#### [TASK TO CARRY OUT]
Your answer is the lines below, exactly, from the one that contains "AND/OR/NAND/NOR | 323 | 323 | 15.46" through the one that contains "after global placement", both included.

[PROVIDED INFORMATION — start]

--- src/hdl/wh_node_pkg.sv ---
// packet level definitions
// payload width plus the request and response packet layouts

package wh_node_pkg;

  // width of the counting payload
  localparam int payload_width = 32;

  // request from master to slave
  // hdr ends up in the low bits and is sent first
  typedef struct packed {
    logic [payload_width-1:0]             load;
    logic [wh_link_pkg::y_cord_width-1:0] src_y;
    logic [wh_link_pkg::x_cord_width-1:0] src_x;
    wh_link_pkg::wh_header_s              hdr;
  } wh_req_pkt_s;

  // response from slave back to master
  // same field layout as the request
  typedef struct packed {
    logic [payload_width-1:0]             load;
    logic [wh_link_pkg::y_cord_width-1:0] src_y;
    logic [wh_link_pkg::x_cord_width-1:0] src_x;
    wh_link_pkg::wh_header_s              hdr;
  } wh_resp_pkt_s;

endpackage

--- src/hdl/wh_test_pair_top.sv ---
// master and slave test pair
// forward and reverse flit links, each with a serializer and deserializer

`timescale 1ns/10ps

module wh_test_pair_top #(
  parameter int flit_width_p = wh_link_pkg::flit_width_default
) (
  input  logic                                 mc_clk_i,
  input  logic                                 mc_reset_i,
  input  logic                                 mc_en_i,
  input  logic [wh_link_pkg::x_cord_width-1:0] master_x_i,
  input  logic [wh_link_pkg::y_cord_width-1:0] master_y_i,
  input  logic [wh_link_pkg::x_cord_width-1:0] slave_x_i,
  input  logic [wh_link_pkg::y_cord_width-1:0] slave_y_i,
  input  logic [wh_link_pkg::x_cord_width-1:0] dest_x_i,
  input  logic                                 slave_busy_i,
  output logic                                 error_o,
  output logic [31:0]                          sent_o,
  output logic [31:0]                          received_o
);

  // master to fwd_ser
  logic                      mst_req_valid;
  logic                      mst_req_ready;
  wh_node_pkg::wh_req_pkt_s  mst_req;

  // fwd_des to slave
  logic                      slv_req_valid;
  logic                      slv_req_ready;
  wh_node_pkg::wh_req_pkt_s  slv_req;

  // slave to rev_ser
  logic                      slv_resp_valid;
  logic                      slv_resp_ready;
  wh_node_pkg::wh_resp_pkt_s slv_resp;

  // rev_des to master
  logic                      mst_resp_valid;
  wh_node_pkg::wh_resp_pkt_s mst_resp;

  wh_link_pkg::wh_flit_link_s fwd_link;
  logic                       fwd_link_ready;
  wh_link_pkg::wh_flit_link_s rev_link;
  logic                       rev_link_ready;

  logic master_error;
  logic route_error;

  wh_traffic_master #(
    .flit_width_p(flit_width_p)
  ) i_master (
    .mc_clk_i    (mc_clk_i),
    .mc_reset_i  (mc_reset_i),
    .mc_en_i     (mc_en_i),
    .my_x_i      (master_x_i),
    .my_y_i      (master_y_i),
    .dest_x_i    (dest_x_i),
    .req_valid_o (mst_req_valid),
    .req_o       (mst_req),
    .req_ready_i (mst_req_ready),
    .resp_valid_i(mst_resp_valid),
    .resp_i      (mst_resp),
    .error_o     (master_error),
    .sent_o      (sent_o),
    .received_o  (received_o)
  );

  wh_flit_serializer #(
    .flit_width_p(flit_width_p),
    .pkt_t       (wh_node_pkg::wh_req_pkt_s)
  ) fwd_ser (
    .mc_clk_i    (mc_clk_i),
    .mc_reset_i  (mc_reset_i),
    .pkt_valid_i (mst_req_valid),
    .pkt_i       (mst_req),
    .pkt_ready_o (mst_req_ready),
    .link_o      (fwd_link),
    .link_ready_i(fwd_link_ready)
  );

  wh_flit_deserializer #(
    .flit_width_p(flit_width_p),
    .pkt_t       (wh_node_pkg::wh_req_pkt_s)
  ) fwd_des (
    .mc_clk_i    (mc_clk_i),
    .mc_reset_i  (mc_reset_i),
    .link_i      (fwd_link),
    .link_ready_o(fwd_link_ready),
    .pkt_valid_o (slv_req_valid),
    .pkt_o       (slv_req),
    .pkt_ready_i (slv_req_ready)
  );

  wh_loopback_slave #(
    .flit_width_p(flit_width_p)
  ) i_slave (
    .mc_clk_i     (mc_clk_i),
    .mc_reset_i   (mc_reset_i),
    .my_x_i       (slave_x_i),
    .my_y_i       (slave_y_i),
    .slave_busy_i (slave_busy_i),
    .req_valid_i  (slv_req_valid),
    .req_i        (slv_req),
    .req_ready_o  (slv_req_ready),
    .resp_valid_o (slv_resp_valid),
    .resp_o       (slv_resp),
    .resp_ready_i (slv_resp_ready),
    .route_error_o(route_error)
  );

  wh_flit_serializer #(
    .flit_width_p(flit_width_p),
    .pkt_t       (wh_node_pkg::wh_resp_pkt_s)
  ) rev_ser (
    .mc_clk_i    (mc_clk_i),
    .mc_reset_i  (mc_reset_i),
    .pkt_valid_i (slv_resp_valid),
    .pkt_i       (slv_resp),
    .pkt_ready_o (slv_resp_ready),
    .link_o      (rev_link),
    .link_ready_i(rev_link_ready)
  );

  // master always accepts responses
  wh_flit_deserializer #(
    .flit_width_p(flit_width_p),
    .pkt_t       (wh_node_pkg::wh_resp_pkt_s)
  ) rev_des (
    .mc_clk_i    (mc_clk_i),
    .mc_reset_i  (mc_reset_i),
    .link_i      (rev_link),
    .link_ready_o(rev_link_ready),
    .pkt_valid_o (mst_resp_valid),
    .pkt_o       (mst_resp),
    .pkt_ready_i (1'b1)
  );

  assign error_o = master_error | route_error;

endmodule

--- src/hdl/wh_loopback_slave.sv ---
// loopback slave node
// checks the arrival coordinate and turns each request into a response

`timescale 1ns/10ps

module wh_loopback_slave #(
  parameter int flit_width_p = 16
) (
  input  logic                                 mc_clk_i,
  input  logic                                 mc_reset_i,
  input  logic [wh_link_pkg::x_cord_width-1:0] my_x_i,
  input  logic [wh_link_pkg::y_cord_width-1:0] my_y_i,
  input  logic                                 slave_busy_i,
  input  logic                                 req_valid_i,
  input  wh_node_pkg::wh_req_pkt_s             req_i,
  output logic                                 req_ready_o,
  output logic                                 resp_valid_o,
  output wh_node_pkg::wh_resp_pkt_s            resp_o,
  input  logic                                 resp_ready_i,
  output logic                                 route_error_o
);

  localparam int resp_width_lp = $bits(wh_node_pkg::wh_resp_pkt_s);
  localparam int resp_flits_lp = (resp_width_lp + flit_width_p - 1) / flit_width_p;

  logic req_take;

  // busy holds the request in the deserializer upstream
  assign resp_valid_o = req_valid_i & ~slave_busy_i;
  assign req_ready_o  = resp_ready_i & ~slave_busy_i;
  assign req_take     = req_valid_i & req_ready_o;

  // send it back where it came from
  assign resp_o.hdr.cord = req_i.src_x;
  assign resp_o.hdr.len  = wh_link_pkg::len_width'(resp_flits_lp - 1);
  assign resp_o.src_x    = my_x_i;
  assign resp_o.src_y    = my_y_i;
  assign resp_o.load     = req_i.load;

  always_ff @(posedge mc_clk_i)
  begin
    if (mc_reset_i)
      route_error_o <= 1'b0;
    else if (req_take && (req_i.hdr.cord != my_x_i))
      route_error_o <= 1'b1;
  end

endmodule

[PROVIDED INFORMATION — finish]
[PROVIDED INFORMATION — start]

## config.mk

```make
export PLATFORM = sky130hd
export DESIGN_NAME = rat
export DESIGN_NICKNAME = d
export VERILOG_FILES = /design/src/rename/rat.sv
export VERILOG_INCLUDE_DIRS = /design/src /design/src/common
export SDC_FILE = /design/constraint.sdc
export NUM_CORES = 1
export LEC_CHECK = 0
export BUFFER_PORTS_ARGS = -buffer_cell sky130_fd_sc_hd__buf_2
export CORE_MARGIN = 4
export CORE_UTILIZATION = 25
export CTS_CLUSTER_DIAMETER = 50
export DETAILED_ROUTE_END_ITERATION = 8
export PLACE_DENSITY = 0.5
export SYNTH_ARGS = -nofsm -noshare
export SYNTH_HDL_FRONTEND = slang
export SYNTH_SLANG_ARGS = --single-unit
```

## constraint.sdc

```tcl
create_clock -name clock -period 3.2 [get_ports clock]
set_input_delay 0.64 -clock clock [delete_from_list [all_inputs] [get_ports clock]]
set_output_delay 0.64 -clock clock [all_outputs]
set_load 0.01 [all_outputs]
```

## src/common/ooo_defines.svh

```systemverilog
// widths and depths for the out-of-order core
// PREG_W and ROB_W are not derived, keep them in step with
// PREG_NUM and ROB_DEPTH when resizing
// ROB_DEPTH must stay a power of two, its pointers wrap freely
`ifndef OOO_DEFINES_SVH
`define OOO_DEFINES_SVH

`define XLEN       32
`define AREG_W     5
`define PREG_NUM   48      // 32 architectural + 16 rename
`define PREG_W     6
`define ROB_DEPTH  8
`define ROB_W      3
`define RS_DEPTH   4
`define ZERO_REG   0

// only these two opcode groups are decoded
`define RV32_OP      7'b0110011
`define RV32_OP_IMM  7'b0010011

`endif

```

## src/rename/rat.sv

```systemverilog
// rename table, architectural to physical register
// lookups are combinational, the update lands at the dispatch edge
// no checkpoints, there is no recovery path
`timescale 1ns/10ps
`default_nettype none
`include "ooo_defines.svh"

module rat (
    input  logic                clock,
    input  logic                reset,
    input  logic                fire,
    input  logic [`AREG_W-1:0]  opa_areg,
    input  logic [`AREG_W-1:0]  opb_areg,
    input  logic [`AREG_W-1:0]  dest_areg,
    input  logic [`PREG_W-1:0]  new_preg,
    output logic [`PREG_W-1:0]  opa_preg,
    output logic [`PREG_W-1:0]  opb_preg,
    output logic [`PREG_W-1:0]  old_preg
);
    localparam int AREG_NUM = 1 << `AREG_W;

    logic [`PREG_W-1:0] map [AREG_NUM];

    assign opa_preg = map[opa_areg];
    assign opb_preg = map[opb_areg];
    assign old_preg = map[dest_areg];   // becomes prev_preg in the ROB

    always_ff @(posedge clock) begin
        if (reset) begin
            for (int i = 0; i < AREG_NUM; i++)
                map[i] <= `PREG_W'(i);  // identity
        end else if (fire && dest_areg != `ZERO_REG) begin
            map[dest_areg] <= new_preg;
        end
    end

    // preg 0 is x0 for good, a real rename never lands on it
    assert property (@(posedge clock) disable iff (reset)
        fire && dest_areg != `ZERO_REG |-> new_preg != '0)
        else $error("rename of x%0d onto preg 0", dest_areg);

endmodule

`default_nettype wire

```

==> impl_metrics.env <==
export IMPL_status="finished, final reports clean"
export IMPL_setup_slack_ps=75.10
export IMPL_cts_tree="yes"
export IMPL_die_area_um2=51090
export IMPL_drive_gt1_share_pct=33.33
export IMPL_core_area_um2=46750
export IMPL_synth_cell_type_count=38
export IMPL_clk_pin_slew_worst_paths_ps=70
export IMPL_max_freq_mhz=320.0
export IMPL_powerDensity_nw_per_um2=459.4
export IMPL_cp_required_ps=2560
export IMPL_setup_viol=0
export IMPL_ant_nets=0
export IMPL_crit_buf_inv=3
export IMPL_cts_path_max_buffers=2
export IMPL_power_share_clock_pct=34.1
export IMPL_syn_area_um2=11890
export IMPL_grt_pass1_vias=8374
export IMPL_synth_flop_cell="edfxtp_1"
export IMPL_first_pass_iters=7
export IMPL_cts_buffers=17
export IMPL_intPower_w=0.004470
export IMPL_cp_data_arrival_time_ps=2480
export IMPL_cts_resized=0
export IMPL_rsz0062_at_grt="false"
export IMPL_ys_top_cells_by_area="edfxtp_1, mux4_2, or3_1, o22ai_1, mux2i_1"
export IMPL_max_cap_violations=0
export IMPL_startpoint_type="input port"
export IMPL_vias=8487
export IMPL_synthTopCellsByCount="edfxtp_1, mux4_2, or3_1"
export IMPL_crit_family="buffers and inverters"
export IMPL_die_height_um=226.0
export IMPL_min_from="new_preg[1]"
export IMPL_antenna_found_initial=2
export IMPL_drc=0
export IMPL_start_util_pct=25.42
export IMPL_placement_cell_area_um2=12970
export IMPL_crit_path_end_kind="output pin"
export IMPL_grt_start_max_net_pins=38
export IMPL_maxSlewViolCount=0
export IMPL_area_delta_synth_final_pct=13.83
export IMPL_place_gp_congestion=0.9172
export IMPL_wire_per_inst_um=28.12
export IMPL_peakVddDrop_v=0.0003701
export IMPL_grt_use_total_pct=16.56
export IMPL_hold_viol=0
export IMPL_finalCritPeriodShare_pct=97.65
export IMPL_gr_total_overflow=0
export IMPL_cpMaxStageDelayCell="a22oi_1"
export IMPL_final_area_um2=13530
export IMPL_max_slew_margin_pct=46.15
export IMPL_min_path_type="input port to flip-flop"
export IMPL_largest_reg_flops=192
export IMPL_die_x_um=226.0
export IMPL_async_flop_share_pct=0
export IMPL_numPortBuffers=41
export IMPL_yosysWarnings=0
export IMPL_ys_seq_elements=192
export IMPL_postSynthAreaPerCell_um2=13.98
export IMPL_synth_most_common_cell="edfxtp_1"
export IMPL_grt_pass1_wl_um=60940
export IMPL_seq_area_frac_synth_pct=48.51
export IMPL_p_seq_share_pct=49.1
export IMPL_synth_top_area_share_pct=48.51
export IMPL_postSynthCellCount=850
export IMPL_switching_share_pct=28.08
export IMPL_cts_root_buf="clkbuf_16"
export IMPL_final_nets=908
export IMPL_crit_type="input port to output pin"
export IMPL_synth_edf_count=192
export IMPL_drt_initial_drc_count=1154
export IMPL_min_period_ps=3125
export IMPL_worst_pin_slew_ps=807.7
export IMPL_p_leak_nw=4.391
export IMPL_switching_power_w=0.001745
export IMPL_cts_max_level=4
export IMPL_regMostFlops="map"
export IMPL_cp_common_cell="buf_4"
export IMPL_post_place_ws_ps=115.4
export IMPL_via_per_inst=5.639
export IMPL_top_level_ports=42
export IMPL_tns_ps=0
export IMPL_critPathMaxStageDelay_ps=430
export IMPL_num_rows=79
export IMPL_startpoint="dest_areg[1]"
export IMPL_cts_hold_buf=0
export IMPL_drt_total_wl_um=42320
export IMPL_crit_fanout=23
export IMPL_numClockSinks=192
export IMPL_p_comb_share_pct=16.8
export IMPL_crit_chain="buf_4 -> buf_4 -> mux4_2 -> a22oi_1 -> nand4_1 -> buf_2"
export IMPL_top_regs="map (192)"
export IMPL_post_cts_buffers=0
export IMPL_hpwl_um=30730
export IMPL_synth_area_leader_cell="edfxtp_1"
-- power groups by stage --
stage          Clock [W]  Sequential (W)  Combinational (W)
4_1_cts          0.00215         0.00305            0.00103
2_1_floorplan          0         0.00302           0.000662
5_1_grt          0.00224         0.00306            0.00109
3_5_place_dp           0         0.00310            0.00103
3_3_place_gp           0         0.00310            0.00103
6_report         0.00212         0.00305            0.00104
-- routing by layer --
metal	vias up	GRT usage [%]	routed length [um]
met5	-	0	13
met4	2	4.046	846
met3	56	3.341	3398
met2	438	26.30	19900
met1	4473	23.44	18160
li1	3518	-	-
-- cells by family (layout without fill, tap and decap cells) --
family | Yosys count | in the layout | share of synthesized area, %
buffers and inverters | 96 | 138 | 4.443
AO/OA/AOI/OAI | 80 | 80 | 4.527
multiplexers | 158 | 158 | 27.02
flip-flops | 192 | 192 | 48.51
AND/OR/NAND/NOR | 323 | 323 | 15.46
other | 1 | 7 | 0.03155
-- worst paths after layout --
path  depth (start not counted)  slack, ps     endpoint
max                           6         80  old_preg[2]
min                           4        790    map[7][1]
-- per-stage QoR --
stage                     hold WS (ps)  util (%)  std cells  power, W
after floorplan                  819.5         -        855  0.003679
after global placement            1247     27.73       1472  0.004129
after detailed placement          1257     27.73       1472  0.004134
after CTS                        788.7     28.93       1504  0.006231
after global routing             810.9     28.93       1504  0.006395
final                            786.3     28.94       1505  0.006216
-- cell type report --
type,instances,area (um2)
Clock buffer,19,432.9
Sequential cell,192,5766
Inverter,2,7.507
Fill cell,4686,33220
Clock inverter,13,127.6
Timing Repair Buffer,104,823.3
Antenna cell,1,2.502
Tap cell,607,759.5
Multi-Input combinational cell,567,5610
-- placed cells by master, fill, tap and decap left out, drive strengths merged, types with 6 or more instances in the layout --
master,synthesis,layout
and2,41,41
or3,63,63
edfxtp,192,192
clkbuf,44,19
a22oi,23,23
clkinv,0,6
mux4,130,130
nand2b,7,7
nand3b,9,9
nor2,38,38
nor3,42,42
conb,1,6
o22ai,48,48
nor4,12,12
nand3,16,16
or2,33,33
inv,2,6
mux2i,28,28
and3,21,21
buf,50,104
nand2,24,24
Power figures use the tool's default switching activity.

[PROVIDED INFORMATION — finish]

#### [ANSWER FOR THE TASK]
AND/OR/NAND/NOR | 323 | 323 | 15.46
other | 1 | 7 | 0.03155
-- worst paths after layout --
path  depth (start not counted)  slack, ps     endpoint
max                           6         80  old_preg[2]
min                           4        790    map[7][1]
-- per-stage QoR --
stage                     hold WS (ps)  util (%)  std cells  power, W
after floorplan                  819.5         -        855  0.003679
after global placement            1247     27.73       1472  0.004129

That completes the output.